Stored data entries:
##########

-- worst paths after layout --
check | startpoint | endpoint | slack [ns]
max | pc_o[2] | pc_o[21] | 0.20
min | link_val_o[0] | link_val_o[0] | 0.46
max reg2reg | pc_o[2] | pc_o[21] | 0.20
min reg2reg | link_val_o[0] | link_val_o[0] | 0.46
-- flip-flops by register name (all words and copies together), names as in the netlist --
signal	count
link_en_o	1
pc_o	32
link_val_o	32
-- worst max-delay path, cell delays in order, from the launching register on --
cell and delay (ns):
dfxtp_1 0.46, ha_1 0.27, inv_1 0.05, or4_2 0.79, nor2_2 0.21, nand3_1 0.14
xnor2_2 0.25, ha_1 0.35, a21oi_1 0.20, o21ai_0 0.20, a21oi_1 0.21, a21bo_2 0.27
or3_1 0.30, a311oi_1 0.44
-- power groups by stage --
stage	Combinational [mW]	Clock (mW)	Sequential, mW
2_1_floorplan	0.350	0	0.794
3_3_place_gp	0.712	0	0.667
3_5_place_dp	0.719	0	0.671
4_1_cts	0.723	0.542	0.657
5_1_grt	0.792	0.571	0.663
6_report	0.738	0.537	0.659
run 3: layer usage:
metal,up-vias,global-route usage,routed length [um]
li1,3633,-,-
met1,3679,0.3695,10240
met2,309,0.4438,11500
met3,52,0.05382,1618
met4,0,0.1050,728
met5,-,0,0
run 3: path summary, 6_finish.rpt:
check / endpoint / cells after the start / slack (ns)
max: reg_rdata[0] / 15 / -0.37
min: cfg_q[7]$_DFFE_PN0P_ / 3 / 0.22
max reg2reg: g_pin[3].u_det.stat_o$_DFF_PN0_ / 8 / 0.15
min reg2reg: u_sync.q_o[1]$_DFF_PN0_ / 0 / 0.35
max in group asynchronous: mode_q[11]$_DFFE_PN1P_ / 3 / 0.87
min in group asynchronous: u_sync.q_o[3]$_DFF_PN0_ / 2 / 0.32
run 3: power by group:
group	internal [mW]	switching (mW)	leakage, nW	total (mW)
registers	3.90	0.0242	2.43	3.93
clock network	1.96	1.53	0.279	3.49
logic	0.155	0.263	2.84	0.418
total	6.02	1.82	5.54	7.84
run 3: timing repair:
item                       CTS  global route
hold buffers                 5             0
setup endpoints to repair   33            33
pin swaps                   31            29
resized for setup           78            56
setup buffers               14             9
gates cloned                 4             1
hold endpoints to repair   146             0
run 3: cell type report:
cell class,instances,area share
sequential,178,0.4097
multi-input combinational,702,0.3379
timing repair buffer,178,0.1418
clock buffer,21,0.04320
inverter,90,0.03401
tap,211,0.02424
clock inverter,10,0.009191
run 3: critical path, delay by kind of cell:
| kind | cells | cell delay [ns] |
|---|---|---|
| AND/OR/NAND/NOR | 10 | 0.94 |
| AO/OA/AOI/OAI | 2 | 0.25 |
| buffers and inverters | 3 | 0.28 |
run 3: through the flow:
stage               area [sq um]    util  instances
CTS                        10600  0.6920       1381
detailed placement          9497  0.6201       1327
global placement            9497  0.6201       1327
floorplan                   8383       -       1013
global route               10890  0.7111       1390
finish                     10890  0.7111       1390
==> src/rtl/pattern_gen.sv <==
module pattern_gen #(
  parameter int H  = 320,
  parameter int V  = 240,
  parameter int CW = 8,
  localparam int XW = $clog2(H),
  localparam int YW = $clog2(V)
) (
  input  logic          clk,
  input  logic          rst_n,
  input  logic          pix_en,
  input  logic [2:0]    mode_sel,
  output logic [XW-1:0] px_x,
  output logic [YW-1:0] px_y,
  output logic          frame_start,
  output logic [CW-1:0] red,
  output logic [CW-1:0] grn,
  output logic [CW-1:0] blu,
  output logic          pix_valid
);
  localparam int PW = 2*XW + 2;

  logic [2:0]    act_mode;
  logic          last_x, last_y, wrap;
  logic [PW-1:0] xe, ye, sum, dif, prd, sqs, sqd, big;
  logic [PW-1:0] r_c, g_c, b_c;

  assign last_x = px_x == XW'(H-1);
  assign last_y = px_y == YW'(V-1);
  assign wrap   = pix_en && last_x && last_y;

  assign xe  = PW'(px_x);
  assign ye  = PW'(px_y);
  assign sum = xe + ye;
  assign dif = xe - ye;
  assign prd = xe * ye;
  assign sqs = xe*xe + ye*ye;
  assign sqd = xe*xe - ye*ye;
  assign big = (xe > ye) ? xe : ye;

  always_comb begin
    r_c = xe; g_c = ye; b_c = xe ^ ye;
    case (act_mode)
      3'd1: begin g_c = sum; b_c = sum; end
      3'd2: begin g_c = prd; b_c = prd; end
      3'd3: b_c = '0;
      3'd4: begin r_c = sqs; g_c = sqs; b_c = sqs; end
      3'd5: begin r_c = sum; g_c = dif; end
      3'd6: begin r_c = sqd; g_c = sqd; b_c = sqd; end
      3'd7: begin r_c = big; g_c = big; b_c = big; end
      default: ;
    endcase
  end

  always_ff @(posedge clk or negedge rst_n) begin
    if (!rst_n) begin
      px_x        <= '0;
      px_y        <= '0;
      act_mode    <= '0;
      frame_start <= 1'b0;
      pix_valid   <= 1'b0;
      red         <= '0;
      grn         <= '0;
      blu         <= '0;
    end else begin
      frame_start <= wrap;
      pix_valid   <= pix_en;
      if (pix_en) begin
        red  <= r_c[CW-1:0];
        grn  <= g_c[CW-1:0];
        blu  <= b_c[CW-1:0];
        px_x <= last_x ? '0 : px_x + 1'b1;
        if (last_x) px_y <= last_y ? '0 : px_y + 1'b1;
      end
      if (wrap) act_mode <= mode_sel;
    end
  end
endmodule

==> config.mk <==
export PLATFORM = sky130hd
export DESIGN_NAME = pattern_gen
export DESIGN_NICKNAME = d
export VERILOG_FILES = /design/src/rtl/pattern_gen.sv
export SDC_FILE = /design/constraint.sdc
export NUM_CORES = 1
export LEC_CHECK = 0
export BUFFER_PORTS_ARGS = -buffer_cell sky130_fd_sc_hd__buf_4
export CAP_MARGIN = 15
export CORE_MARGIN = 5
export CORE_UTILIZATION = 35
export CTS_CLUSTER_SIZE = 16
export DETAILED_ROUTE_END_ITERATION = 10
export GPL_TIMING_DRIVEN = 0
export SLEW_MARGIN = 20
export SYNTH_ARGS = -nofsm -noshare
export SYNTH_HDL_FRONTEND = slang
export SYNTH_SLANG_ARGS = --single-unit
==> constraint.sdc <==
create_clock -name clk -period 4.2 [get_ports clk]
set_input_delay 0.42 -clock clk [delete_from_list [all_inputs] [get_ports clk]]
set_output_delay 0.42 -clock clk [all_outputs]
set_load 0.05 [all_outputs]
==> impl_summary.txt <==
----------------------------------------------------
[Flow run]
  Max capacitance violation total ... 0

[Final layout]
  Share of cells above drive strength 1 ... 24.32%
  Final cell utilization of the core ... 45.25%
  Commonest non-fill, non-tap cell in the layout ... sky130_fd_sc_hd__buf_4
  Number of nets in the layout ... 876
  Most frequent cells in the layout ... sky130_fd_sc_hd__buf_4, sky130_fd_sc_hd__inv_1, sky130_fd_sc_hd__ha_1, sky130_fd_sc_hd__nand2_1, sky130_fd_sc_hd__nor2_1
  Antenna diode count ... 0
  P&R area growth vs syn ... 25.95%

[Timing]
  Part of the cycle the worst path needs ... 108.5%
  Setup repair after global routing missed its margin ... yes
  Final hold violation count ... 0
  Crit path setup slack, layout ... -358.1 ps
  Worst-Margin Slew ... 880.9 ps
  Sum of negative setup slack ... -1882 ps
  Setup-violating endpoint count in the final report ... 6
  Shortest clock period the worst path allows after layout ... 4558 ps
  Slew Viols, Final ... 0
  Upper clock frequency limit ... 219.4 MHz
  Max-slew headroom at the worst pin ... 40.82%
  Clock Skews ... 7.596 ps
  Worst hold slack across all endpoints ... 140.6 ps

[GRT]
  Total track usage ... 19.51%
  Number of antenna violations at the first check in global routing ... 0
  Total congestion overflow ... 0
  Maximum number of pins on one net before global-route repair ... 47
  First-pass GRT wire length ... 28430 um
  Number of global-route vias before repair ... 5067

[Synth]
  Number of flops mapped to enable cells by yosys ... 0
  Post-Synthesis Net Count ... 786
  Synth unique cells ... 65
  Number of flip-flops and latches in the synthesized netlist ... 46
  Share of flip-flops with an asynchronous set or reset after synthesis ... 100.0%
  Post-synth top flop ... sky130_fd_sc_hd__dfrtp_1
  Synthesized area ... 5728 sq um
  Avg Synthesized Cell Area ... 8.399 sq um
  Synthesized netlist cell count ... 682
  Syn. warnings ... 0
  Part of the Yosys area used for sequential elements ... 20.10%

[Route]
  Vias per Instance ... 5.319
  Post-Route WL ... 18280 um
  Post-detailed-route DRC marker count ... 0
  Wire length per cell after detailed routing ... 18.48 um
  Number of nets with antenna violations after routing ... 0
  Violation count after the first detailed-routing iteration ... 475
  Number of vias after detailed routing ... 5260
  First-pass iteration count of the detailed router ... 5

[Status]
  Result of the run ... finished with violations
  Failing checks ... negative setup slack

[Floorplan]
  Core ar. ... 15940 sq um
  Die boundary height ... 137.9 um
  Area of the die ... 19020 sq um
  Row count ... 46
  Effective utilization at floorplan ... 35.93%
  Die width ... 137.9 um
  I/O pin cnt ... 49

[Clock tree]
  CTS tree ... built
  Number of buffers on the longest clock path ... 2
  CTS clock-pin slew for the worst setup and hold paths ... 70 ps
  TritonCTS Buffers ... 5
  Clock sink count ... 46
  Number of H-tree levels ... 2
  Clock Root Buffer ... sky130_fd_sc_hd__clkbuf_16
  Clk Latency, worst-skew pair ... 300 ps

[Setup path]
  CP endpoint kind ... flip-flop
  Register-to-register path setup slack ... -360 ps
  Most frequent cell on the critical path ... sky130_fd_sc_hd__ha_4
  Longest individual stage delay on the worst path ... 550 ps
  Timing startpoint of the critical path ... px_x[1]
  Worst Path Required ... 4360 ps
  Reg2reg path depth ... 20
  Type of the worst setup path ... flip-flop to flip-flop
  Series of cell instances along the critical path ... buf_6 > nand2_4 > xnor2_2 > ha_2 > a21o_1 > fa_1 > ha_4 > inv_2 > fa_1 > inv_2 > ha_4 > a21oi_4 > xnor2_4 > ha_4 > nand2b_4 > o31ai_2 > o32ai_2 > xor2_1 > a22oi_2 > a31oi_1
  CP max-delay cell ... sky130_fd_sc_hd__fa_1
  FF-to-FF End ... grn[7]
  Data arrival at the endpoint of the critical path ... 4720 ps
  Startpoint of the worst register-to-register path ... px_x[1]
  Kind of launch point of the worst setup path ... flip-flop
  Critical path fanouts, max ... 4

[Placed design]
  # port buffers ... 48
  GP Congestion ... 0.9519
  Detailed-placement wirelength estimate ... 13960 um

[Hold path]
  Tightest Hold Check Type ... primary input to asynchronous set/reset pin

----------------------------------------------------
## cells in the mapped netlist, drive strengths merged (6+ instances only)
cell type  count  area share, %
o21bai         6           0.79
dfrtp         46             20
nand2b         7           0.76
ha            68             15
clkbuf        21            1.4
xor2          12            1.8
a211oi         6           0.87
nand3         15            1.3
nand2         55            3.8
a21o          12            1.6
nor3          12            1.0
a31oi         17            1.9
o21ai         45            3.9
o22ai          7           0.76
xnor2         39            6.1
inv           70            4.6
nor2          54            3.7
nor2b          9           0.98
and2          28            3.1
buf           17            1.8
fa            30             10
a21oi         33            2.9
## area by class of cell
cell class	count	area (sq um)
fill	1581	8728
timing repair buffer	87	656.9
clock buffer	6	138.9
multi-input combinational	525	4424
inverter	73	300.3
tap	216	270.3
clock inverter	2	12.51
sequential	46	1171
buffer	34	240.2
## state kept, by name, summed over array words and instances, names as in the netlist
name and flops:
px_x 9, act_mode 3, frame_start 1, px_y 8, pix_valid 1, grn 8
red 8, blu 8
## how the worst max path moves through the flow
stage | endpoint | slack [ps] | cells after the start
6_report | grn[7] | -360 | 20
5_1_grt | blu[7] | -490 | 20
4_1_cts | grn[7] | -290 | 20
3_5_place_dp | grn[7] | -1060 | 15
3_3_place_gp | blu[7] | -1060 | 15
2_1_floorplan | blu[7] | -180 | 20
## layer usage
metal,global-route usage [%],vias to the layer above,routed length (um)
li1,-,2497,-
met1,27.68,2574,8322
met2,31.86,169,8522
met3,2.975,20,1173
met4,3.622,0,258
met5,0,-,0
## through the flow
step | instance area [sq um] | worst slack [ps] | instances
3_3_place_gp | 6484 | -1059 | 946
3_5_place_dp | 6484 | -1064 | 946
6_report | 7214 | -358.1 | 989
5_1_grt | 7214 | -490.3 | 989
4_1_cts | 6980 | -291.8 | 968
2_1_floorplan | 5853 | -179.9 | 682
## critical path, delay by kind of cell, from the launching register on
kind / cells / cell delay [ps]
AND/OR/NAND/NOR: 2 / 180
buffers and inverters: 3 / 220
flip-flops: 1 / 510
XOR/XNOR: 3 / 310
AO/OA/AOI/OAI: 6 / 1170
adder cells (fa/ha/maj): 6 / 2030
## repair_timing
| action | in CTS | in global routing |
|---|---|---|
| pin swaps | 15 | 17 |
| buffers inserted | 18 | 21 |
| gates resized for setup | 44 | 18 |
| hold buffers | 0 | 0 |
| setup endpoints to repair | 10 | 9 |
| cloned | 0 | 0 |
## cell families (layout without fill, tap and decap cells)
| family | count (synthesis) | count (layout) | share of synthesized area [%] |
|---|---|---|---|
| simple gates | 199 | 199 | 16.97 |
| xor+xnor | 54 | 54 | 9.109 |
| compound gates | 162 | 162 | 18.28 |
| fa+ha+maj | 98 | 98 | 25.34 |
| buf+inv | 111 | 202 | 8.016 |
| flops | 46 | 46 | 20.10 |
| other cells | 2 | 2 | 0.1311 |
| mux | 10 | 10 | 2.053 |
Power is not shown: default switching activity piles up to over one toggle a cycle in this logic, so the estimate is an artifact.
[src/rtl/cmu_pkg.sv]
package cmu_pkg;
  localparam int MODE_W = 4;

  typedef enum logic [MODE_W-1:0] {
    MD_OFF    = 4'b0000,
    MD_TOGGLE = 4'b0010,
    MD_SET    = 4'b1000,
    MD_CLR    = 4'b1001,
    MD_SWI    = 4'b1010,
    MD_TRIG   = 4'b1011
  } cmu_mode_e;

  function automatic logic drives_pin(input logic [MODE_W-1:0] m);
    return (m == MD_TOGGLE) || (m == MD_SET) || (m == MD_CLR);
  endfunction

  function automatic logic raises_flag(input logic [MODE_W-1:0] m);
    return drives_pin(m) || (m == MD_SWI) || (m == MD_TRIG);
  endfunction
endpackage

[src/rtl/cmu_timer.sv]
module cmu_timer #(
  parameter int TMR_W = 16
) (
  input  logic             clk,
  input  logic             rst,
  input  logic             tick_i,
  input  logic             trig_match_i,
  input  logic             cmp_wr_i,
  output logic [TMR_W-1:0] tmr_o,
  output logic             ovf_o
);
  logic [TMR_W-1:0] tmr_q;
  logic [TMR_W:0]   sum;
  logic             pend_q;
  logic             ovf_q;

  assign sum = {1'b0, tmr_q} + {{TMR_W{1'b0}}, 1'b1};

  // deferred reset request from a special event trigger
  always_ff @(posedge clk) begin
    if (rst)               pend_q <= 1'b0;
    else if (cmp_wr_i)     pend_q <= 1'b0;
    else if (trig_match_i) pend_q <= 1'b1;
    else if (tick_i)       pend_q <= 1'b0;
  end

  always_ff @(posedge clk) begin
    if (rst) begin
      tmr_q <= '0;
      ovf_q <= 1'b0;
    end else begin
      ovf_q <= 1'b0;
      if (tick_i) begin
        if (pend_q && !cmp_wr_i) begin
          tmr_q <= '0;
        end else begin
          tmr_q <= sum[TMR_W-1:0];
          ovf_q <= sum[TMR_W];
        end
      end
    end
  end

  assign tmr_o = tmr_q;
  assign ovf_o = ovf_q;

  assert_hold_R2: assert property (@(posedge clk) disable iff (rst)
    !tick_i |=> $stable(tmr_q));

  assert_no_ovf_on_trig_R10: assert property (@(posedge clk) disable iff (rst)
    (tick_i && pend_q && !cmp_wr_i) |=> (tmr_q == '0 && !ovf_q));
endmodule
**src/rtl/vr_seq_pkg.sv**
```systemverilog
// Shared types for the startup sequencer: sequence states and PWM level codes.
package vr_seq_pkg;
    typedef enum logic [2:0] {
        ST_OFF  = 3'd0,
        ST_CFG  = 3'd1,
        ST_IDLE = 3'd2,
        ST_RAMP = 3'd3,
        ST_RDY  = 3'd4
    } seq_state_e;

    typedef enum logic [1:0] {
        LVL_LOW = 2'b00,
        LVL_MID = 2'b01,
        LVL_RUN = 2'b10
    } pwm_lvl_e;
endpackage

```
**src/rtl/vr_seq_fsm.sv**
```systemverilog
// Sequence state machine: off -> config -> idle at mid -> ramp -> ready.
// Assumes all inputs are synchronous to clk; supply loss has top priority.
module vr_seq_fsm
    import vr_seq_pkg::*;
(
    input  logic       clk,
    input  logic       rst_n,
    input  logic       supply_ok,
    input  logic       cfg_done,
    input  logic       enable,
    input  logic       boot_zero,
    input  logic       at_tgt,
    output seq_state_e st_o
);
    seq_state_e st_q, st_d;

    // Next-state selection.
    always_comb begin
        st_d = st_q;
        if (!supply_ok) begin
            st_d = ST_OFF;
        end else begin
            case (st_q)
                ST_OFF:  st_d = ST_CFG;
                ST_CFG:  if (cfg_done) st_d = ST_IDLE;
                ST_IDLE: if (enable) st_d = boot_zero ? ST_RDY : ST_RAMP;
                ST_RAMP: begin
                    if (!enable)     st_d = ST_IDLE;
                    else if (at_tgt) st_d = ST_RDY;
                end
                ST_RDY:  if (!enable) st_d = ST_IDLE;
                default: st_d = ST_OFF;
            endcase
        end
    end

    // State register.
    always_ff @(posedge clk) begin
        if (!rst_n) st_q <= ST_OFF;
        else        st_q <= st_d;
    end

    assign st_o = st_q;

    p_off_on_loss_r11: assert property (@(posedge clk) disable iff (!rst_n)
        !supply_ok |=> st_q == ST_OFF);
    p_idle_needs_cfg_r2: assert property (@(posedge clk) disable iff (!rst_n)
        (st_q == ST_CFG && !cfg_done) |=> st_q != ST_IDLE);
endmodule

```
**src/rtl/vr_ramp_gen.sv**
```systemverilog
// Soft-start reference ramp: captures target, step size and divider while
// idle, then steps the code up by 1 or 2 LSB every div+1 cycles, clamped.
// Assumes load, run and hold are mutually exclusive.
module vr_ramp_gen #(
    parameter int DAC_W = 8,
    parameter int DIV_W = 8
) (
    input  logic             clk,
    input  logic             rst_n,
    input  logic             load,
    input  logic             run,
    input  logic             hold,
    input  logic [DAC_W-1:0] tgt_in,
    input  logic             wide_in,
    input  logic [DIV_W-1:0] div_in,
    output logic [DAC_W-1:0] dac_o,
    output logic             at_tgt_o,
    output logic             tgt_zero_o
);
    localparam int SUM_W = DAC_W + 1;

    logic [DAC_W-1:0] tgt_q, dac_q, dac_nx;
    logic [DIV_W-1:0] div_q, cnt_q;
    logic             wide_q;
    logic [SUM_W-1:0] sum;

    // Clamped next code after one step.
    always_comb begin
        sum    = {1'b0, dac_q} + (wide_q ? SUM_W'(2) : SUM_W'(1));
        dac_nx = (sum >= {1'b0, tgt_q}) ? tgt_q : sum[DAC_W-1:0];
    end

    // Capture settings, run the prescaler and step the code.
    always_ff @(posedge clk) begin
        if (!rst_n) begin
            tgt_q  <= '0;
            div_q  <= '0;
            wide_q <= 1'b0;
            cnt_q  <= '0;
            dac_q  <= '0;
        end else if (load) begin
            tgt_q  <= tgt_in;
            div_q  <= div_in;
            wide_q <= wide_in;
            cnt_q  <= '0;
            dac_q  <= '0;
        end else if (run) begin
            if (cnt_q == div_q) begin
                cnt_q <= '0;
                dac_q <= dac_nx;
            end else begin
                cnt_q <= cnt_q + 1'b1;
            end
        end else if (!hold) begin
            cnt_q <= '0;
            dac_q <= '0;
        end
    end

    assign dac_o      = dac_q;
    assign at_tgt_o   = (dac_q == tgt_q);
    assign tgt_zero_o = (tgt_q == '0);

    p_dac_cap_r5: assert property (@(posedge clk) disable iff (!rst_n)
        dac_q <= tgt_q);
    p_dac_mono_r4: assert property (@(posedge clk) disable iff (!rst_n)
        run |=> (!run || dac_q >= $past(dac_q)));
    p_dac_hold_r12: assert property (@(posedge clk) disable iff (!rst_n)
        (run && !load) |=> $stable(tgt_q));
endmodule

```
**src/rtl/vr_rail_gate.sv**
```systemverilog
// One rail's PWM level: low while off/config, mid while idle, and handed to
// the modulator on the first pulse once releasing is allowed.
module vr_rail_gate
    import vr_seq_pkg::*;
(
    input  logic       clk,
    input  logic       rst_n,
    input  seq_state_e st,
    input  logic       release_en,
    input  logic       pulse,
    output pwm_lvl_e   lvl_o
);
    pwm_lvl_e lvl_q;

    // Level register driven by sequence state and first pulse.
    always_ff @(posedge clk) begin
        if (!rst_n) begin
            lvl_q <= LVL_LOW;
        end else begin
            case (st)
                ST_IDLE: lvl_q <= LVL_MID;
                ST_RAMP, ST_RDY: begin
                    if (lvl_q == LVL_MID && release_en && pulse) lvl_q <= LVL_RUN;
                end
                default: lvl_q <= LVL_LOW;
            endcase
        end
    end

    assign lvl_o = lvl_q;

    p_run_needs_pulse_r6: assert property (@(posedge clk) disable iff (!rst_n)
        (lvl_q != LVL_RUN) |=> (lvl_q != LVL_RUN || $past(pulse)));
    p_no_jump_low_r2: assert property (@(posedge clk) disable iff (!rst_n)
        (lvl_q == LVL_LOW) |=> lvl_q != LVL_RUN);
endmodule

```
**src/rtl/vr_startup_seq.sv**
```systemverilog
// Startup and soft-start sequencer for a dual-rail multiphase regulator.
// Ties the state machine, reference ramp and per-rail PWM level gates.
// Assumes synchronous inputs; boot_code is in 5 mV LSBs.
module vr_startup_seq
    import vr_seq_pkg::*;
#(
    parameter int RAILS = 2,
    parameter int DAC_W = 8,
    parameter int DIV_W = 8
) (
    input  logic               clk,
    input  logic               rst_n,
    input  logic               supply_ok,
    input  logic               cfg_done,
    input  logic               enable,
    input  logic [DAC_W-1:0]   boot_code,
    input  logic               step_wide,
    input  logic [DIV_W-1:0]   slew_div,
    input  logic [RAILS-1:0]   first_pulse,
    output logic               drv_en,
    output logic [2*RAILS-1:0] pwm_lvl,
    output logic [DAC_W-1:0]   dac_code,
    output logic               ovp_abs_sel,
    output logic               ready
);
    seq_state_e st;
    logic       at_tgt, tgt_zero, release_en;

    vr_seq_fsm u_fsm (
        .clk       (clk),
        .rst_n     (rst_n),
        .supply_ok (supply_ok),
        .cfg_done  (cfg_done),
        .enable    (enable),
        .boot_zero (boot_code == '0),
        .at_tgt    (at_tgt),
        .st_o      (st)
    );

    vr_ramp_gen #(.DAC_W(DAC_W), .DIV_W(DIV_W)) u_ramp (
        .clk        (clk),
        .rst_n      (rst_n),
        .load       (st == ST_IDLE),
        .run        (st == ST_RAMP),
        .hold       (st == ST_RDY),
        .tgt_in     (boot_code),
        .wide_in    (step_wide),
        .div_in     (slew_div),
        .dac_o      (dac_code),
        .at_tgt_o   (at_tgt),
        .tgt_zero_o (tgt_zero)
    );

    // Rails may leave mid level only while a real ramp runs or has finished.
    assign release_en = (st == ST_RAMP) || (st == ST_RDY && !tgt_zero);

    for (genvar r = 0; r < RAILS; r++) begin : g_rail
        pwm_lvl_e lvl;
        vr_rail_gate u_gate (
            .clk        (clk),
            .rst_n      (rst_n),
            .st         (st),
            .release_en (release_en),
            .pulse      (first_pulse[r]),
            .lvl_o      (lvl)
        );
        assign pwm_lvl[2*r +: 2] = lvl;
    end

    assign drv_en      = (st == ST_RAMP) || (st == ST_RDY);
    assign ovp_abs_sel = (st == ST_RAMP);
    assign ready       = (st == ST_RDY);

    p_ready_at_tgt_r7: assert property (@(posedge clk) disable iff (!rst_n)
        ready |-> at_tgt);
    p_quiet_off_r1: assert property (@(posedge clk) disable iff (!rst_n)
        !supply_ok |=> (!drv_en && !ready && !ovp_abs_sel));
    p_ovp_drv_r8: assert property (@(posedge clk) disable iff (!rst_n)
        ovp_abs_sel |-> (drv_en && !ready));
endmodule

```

##########

WHAT THIS TASK INVOLVES
Print exactly the lines above from the one with "-- power groups" to the one with "cell class,instances,area share", including both.

EXPECTED OUTPUT
-- power groups by stage --
stage	Combinational [mW]	Clock (mW)	Sequential, mW
2_1_floorplan	0.350	0	0.794
3_3_place_gp	0.712	0	0.667
3_5_place_dp	0.719	0	0.671
4_1_cts	0.723	0.542	0.657
5_1_grt	0.792	0.571	0.663
6_report	0.738	0.537	0.659
run 3: layer usage:
metal,up-vias,global-route usage,routed length [um]
li1,3633,-,-
met1,3679,0.3695,10240
met2,309,0.4438,11500
met3,52,0.05382,1618
met4,0,0.1050,728
met5,-,0,0
run 3: path summary, 6_finish.rpt:
check / endpoint / cells after the start / slack (ns)
max: reg_rdata[0] / 15 / -0.37
min: cfg_q[7]$_DFFE_PN0P_ / 3 / 0.22
max reg2reg: g_pin[3].u_det.stat_o$_DFF_PN0_ / 8 / 0.15
min reg2reg: u_sync.q_o[1]$_DFF_PN0_ / 0 / 0.35
max in group asynchronous: mode_q[11]$_DFFE_PN1P_ / 3 / 0.87
min in group asynchronous: u_sync.q_o[3]$_DFF_PN0_ / 2 / 0.32
run 3: power by group:
group	internal [mW]	switching (mW)	leakage, nW	total (mW)
registers	3.90	0.0242	2.43	3.93
clock network	1.96	1.53	0.279	3.49
logic	0.155	0.263	2.84	0.418
total	6.02	1.82	5.54	7.84
run 3: timing repair:
item                       CTS  global route
hold buffers                 5             0
setup endpoints to repair   33            33
pin swaps                   31            29
resized for setup           78            56
setup buffers               14             9
gates cloned                 4             1
hold endpoints to repair   146             0
run 3: cell type report:
cell class,instances,area share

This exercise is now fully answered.